┌─ Source data

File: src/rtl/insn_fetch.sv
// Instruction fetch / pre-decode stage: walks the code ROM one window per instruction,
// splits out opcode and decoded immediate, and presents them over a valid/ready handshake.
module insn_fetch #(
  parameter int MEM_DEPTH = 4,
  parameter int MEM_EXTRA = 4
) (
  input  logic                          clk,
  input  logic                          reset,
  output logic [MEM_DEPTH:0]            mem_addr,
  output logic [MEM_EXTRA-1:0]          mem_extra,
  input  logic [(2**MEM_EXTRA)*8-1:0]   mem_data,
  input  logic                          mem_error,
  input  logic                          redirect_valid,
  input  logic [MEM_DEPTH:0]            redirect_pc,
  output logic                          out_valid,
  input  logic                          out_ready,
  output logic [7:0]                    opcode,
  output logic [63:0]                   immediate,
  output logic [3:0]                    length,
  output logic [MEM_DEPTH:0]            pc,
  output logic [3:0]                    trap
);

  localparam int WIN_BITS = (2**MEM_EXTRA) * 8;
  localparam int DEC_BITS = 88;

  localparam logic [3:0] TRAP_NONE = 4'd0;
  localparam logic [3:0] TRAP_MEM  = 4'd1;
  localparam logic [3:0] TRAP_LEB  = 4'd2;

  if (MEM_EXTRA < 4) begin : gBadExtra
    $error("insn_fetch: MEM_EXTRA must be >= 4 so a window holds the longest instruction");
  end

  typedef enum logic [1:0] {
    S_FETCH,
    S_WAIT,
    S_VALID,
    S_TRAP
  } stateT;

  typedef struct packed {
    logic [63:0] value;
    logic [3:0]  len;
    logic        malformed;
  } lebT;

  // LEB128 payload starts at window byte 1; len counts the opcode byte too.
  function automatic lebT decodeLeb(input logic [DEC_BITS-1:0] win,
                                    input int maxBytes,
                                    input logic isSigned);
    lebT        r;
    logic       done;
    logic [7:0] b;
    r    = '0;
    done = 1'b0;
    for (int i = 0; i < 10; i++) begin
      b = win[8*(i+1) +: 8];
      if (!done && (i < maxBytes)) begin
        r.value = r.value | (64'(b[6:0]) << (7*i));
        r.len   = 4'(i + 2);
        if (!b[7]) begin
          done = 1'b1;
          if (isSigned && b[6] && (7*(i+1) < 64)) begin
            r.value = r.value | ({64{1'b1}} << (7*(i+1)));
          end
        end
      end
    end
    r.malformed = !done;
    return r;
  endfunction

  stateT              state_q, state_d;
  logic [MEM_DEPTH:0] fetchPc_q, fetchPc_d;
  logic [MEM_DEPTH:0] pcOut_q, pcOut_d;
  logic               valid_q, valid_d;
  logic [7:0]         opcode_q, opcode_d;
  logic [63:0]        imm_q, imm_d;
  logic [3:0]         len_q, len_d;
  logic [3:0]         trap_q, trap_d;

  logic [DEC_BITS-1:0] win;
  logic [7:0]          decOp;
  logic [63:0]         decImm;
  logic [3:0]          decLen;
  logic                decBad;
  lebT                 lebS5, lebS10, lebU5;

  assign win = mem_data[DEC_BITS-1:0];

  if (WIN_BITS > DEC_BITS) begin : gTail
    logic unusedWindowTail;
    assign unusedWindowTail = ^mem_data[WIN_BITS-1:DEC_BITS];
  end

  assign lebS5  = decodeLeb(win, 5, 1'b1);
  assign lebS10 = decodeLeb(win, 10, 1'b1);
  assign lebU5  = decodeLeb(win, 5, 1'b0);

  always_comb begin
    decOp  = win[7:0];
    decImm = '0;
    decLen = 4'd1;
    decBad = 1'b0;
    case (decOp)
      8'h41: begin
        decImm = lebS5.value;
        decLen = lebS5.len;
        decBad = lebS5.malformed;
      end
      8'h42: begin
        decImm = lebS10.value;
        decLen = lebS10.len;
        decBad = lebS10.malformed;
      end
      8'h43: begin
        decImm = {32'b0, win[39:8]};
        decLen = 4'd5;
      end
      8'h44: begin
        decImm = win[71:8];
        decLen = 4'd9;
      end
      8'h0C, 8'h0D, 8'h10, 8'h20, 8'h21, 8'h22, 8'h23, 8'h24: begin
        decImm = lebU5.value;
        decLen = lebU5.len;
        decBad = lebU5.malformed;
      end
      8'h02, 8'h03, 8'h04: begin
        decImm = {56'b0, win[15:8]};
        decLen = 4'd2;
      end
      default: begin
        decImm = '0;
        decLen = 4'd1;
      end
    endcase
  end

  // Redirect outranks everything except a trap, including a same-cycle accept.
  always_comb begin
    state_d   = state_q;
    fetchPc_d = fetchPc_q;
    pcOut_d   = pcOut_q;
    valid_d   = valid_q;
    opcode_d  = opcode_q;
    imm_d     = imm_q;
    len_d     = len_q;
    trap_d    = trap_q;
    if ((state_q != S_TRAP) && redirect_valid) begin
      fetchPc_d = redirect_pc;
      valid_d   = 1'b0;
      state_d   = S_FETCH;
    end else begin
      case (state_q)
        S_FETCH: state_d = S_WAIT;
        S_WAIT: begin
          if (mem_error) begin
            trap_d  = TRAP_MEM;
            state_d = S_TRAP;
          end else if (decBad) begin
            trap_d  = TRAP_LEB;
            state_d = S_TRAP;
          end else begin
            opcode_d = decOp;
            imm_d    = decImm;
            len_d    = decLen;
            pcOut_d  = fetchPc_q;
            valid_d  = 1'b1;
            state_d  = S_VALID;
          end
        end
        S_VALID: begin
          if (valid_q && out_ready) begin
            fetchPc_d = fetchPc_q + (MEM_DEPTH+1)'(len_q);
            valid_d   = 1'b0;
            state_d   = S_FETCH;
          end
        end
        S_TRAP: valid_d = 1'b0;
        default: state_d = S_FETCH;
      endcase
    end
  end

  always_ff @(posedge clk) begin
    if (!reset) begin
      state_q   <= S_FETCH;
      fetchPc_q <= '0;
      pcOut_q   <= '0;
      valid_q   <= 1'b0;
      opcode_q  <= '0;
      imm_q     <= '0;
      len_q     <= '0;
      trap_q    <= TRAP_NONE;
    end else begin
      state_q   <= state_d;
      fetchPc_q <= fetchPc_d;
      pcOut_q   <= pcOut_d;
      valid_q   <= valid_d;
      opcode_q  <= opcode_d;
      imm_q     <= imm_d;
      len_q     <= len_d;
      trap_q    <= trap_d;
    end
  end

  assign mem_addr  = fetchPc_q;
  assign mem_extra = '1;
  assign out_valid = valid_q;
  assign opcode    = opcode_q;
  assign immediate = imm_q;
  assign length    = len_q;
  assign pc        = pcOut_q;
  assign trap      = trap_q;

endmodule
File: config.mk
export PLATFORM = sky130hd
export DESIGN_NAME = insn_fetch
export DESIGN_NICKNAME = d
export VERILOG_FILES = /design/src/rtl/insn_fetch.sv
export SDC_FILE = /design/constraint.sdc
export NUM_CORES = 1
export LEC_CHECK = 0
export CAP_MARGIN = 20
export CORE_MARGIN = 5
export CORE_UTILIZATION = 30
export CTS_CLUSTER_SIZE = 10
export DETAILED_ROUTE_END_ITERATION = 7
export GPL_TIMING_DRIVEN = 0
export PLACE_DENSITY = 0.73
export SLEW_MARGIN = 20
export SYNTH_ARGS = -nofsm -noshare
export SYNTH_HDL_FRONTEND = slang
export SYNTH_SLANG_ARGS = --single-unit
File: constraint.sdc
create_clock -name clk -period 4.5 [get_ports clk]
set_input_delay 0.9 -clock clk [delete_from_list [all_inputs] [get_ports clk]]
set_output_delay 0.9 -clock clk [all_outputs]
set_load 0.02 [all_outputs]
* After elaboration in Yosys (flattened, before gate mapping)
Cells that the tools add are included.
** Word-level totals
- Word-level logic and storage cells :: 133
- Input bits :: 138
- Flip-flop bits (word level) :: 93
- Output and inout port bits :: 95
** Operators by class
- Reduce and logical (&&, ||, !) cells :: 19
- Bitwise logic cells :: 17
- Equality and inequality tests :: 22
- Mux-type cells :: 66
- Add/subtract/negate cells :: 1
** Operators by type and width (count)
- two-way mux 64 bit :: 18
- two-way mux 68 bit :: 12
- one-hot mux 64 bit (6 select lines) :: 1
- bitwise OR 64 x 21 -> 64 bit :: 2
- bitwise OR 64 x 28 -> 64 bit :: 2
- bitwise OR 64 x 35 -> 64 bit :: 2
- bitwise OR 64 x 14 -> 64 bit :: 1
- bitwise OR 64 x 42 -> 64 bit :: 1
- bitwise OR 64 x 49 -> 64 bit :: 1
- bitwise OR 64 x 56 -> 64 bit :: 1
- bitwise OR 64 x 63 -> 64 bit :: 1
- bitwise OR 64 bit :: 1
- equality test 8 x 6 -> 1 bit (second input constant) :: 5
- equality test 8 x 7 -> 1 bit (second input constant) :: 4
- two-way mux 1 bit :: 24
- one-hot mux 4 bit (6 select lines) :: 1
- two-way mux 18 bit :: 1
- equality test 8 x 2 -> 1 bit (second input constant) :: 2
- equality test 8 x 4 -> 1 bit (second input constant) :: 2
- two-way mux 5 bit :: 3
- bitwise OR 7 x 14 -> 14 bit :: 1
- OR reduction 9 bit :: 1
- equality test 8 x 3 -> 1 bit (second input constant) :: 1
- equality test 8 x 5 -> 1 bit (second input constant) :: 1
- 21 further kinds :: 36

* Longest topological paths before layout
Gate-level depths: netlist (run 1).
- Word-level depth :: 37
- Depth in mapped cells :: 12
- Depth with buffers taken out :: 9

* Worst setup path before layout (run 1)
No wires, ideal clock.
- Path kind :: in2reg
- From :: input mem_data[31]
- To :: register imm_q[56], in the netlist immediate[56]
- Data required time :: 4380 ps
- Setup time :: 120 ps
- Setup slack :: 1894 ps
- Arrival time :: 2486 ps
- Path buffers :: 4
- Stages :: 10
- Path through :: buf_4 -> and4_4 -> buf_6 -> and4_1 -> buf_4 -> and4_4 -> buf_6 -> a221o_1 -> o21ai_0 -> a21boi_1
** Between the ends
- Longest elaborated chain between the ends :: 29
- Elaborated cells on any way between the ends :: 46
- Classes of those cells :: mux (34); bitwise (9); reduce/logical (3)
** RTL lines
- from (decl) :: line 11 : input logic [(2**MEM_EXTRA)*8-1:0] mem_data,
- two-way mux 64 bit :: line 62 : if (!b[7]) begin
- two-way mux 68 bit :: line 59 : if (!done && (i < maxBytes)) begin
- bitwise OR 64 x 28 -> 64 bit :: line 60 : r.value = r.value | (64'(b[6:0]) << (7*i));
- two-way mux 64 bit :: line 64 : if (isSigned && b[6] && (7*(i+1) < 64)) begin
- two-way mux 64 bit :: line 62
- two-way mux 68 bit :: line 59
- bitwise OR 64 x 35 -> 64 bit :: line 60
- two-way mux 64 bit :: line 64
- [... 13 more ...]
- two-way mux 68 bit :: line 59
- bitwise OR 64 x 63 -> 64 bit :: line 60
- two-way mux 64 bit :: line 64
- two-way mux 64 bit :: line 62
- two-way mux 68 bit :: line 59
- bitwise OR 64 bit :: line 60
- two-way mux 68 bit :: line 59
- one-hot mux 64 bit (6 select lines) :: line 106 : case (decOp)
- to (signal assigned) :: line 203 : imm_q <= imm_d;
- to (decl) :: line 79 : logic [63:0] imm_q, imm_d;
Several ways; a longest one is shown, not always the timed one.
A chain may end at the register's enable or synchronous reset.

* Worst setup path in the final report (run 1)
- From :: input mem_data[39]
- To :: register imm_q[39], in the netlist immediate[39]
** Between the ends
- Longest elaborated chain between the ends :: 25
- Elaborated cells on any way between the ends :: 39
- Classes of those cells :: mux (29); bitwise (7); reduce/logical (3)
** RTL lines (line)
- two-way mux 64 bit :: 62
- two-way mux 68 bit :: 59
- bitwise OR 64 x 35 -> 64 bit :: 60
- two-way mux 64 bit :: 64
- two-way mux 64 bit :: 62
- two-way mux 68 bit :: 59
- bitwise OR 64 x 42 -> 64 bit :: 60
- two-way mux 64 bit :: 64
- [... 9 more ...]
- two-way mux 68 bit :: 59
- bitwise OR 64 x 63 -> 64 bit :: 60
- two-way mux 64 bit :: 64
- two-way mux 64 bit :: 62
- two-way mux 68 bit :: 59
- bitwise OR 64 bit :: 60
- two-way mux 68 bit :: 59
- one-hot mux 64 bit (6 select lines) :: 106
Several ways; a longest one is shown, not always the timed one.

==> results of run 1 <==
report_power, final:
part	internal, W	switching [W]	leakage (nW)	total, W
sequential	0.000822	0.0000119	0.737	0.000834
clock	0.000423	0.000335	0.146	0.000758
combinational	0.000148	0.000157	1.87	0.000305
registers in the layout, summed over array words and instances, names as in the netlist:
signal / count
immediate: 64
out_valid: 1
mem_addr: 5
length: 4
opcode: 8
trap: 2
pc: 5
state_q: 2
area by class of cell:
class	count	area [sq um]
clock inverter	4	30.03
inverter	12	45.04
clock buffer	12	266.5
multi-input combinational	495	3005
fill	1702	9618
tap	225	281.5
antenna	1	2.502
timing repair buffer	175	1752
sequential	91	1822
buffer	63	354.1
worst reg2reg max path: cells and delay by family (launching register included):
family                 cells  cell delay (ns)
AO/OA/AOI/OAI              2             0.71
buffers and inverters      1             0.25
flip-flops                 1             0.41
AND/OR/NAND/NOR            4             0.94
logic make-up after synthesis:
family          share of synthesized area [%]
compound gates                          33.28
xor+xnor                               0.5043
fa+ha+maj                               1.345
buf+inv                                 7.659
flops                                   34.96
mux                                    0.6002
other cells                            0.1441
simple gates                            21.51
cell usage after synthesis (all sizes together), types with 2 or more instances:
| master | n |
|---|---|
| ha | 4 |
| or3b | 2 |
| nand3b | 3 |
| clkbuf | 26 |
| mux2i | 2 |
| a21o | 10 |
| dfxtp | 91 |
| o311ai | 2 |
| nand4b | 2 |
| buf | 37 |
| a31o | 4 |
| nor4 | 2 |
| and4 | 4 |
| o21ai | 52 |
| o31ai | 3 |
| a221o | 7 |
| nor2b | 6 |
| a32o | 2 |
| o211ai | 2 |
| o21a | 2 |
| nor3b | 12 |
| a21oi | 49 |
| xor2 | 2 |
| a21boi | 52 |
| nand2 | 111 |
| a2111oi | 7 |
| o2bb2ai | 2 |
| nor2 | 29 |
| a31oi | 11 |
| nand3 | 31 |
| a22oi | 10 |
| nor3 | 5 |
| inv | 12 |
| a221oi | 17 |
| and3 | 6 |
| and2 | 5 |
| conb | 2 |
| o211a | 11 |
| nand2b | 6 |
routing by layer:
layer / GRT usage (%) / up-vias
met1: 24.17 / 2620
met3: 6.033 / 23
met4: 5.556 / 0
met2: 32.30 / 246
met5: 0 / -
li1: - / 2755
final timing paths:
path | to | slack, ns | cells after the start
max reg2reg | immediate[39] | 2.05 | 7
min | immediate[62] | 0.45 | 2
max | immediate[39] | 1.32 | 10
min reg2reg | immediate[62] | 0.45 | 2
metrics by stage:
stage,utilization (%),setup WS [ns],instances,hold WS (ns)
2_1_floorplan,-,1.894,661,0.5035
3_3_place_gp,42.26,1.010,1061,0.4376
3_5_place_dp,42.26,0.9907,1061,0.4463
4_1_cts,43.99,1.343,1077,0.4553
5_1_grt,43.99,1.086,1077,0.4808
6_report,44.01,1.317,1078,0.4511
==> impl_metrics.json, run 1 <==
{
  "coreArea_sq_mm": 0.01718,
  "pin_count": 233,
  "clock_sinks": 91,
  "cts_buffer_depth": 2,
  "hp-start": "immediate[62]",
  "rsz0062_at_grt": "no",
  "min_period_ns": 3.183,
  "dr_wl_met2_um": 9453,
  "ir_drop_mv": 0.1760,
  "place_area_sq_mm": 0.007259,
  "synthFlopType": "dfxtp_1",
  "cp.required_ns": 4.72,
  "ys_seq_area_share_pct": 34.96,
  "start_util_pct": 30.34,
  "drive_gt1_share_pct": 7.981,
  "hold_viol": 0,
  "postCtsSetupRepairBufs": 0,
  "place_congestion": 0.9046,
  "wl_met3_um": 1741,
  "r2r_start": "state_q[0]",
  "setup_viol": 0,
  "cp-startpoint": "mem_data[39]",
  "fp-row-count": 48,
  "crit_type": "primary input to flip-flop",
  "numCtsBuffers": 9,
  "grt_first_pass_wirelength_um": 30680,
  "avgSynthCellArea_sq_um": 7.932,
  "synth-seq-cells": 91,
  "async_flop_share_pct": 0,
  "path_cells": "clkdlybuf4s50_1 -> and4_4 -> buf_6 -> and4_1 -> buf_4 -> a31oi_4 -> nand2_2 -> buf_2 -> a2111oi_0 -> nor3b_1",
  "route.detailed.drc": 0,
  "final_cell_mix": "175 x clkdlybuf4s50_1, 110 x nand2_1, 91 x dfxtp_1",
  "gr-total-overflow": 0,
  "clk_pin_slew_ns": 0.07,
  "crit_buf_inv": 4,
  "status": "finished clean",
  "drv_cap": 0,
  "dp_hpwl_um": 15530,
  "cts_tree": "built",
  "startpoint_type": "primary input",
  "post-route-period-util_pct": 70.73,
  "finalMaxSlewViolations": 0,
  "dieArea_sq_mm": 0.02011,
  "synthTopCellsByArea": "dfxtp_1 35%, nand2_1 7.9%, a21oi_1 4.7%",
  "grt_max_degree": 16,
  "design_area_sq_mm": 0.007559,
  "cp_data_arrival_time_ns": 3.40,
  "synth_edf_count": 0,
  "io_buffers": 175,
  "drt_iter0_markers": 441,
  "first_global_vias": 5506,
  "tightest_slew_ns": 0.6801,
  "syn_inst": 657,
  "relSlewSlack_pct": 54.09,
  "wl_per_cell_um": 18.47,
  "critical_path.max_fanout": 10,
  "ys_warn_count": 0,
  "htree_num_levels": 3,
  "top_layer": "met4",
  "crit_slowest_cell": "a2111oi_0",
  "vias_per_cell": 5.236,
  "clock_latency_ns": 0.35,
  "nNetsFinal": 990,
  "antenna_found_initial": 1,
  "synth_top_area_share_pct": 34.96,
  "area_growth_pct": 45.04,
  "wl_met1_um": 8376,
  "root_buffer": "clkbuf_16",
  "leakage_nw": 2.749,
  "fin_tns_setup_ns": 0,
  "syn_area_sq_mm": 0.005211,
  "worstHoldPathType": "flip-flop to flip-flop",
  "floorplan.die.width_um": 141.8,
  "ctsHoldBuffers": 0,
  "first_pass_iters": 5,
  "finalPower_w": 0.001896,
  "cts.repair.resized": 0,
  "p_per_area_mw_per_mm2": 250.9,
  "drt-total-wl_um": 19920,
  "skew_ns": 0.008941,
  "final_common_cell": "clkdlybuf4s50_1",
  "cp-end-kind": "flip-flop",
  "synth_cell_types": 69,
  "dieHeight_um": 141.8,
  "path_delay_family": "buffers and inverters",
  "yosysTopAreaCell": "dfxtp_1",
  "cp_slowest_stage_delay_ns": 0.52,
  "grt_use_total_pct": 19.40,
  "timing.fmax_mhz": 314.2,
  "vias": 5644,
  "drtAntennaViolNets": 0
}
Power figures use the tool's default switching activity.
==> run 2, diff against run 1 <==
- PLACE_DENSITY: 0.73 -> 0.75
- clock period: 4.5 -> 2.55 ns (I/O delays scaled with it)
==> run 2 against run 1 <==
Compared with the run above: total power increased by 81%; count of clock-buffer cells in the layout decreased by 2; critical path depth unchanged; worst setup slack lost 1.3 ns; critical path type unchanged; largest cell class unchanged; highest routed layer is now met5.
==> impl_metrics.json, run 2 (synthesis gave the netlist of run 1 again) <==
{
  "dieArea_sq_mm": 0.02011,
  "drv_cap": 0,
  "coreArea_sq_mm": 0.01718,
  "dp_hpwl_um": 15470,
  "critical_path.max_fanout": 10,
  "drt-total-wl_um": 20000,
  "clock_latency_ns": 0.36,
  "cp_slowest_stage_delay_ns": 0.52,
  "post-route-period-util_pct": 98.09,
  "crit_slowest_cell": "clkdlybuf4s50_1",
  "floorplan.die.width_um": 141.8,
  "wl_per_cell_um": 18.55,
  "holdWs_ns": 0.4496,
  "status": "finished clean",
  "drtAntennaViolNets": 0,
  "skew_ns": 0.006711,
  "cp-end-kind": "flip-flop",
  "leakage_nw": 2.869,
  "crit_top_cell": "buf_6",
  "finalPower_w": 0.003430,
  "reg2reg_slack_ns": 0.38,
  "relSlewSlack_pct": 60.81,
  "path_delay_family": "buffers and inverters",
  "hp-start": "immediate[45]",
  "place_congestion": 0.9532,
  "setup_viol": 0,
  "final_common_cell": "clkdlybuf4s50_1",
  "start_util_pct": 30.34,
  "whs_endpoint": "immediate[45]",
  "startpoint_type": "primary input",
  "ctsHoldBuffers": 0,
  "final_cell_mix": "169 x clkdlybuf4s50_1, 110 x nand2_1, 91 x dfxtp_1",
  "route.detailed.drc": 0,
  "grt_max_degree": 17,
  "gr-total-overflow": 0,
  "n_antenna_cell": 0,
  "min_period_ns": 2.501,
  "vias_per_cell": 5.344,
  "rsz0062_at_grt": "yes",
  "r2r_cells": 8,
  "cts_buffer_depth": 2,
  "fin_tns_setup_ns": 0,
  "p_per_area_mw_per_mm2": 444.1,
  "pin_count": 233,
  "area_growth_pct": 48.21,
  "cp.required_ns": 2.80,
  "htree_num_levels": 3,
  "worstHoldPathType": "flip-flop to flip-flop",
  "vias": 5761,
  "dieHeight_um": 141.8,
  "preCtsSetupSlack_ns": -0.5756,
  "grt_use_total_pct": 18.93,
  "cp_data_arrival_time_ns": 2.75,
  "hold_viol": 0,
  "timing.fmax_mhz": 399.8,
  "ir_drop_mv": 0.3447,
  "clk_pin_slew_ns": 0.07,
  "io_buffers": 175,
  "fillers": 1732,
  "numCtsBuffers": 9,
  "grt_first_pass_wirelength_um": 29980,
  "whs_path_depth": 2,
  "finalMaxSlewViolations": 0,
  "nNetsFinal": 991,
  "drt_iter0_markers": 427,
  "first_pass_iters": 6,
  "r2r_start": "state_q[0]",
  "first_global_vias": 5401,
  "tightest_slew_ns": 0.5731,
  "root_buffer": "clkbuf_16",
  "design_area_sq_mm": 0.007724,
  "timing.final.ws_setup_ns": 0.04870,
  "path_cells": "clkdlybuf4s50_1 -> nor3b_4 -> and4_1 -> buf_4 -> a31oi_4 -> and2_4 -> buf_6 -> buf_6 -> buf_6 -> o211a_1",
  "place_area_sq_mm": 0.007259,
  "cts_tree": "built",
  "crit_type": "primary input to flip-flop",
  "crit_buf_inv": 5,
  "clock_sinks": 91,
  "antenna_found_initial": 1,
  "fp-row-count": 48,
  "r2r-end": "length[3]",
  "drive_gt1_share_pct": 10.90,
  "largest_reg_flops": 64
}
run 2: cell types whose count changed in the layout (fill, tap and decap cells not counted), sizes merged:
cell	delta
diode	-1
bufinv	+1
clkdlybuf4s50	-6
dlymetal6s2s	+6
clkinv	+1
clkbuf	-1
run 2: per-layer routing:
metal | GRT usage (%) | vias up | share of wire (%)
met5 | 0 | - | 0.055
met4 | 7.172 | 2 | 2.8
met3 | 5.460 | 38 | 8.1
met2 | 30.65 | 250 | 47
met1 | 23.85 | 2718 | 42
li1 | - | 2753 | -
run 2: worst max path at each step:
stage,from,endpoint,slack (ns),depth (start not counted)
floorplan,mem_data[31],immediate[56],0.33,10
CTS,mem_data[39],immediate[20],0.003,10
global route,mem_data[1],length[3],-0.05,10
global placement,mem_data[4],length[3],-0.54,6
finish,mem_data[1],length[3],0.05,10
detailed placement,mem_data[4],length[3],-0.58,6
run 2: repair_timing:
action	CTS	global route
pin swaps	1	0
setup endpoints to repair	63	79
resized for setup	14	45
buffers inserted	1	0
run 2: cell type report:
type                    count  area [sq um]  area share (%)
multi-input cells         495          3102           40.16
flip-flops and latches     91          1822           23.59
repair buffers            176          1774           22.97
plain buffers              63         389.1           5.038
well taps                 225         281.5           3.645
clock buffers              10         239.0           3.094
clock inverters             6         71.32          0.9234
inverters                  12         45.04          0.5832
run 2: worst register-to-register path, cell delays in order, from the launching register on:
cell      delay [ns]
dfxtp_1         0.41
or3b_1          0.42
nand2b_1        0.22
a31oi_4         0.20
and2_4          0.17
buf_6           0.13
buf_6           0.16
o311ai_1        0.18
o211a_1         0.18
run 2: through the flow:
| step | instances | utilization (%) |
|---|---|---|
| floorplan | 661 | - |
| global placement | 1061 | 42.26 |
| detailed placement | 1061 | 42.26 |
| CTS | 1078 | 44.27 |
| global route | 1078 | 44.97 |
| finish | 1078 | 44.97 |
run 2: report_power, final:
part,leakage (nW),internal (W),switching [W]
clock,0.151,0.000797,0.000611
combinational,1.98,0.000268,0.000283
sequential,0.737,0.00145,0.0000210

└─

- How to complete this task:
Please find the lines in the data that contain the word "synthesis" and copy them.

- Response for this exercise:
logic make-up after synthesis:
cell usage after synthesis (all sizes together), types with 2 or more instances:
==> impl_metrics.json, run 2 (synthesis gave the netlist of run 1 again) <==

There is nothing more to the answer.